Computer Services Roundtable Report

Thursday, April 15, 1999 @ 3PM
Knoxville, TN

About fifteen people attended the Computer Services Roundtable discussion. To facilitate the discussion, we created a form which asked each participant: (1) to list his/her most pressing problem as a computer services librarian; (2) to identify one or two specific things that a computer services librarian can do to contribute to or participate in legal education at their law school; and (3) to identify one or two specific, doable projects.

Our discussion mostly focused on different schools' current projects and issues related to those projects. For example, one school is in the process of upgrading about 100 users from Windows 3.11/Windows NT to Windows 98. Training users was one of the issues raised in the discussion. This led to a brief discussion about training at schools which require notebook computers. The discussion also focused on specific hardware vendors and the support package received from that vendor. Dell was the vendor of choice for two of the schools represented, partly due to the quality of the equipment and also due to better support choices from Dell. For one school, these support choices included giving the school loaner notebook PCs, while for another school, it included setting up a local agent to provide technical support. Another issue raised concerned web site development. One question was whether law schools have a person(s) on-hand to develop web sites. A second question was whether all pages on a university site had to have the same look and feel of all the other pages on the university's site. Almost all of the schools in attendance reported that pages had to conform to a particular look and feel at some level. The level, i.e., all pages on the university site vs. certain pages on a department site, varied.

The discussion on web sites gave rise to the second question of our survey: what computer services librarians can do to participate in legal education at their schools. To this end, one school implemented an password-protected intranet site which hosted law school information including announcements, course syllabi, course assignments and chat groups. Other schools have used their web staff to assist faculty in creating course pages or posting exams to their web page.

We were unable to come up with a specific, doable project. We discussed a project that was raised last year, i.e., a template or path finder that all member institutions could use on their web sites to organize state legal resources. After some discussion, it was agreed that Findlaw and Cornell both provide this information in an organized way and the project ought not to be pursued. Another idea raised was the possibility that COSELL pursue a licensing agreement with WebZap - www.webzap.org.

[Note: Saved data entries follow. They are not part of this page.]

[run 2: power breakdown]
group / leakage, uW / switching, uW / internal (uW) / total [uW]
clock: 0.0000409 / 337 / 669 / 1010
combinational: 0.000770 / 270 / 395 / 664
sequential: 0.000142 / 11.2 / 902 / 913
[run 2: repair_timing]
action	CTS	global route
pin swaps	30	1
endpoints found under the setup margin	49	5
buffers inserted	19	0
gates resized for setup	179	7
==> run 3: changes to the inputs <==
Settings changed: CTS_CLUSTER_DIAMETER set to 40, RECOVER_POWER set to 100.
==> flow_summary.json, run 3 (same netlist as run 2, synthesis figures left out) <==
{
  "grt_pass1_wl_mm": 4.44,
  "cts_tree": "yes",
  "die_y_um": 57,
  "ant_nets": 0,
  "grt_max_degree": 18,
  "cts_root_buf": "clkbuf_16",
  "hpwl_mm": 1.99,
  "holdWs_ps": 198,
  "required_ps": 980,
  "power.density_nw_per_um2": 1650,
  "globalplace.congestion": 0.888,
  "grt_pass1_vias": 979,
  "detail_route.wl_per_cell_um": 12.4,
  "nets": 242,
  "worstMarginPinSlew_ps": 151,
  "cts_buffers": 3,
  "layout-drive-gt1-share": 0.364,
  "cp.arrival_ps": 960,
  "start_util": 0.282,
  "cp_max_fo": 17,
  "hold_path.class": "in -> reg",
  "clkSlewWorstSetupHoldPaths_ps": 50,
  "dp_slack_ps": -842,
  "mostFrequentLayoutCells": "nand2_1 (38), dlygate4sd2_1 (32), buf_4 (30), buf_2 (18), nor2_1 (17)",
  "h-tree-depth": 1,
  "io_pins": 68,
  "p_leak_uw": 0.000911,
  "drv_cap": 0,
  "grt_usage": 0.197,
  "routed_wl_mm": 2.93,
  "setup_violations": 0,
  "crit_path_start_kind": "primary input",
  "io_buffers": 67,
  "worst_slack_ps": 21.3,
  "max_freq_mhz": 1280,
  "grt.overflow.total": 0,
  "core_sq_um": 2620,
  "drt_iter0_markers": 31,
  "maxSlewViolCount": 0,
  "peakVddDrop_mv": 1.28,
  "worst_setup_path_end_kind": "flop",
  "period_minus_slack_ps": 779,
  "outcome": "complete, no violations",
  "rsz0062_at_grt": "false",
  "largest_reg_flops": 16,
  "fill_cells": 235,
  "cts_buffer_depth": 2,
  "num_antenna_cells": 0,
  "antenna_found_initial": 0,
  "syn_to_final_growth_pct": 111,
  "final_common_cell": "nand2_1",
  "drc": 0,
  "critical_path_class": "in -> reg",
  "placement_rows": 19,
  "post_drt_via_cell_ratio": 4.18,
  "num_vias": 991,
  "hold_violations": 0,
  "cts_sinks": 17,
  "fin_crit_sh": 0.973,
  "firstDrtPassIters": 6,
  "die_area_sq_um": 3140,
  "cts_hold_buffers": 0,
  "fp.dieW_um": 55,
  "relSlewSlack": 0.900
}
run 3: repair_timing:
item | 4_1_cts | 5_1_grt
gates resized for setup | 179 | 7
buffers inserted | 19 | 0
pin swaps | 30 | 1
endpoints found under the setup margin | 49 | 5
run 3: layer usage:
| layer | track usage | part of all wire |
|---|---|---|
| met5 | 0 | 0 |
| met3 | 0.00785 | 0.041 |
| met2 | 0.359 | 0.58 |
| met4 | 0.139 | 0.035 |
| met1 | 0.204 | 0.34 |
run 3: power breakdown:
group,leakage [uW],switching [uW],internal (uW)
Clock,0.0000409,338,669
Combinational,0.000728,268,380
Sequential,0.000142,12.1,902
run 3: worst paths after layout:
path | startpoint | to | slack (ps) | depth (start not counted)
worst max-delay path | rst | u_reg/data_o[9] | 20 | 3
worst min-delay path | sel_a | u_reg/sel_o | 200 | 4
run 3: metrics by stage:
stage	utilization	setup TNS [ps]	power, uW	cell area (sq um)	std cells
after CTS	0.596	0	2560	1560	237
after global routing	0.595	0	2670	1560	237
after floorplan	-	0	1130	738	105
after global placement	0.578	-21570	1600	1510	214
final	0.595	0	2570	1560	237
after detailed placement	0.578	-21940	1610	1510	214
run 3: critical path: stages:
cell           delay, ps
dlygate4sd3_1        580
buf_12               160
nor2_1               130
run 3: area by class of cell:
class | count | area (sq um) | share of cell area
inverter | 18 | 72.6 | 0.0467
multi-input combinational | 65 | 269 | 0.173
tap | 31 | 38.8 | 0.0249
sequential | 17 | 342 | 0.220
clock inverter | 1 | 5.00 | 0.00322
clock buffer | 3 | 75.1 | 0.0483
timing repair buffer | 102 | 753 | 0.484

Developed by Colorado State Libraries, "ZAP ILL is a complete package which allows (your school) to offer a web - based ILL electronic request service to (the school's) users without handling any software and without doing any local maintenance." Some issues were raised about control and accounting of the materials and it was decided that the discussion could be continued on a listserv or discussion group.

For next year, perhaps just one or two issues could be raised and then developed into a COSELL project for that year. These pressing issues could be ascertained via discussion group or e-mail ahead of the conference. Also, it would be helpful to have an LCD projector, whiteboard, or flip chart to track discussion topics.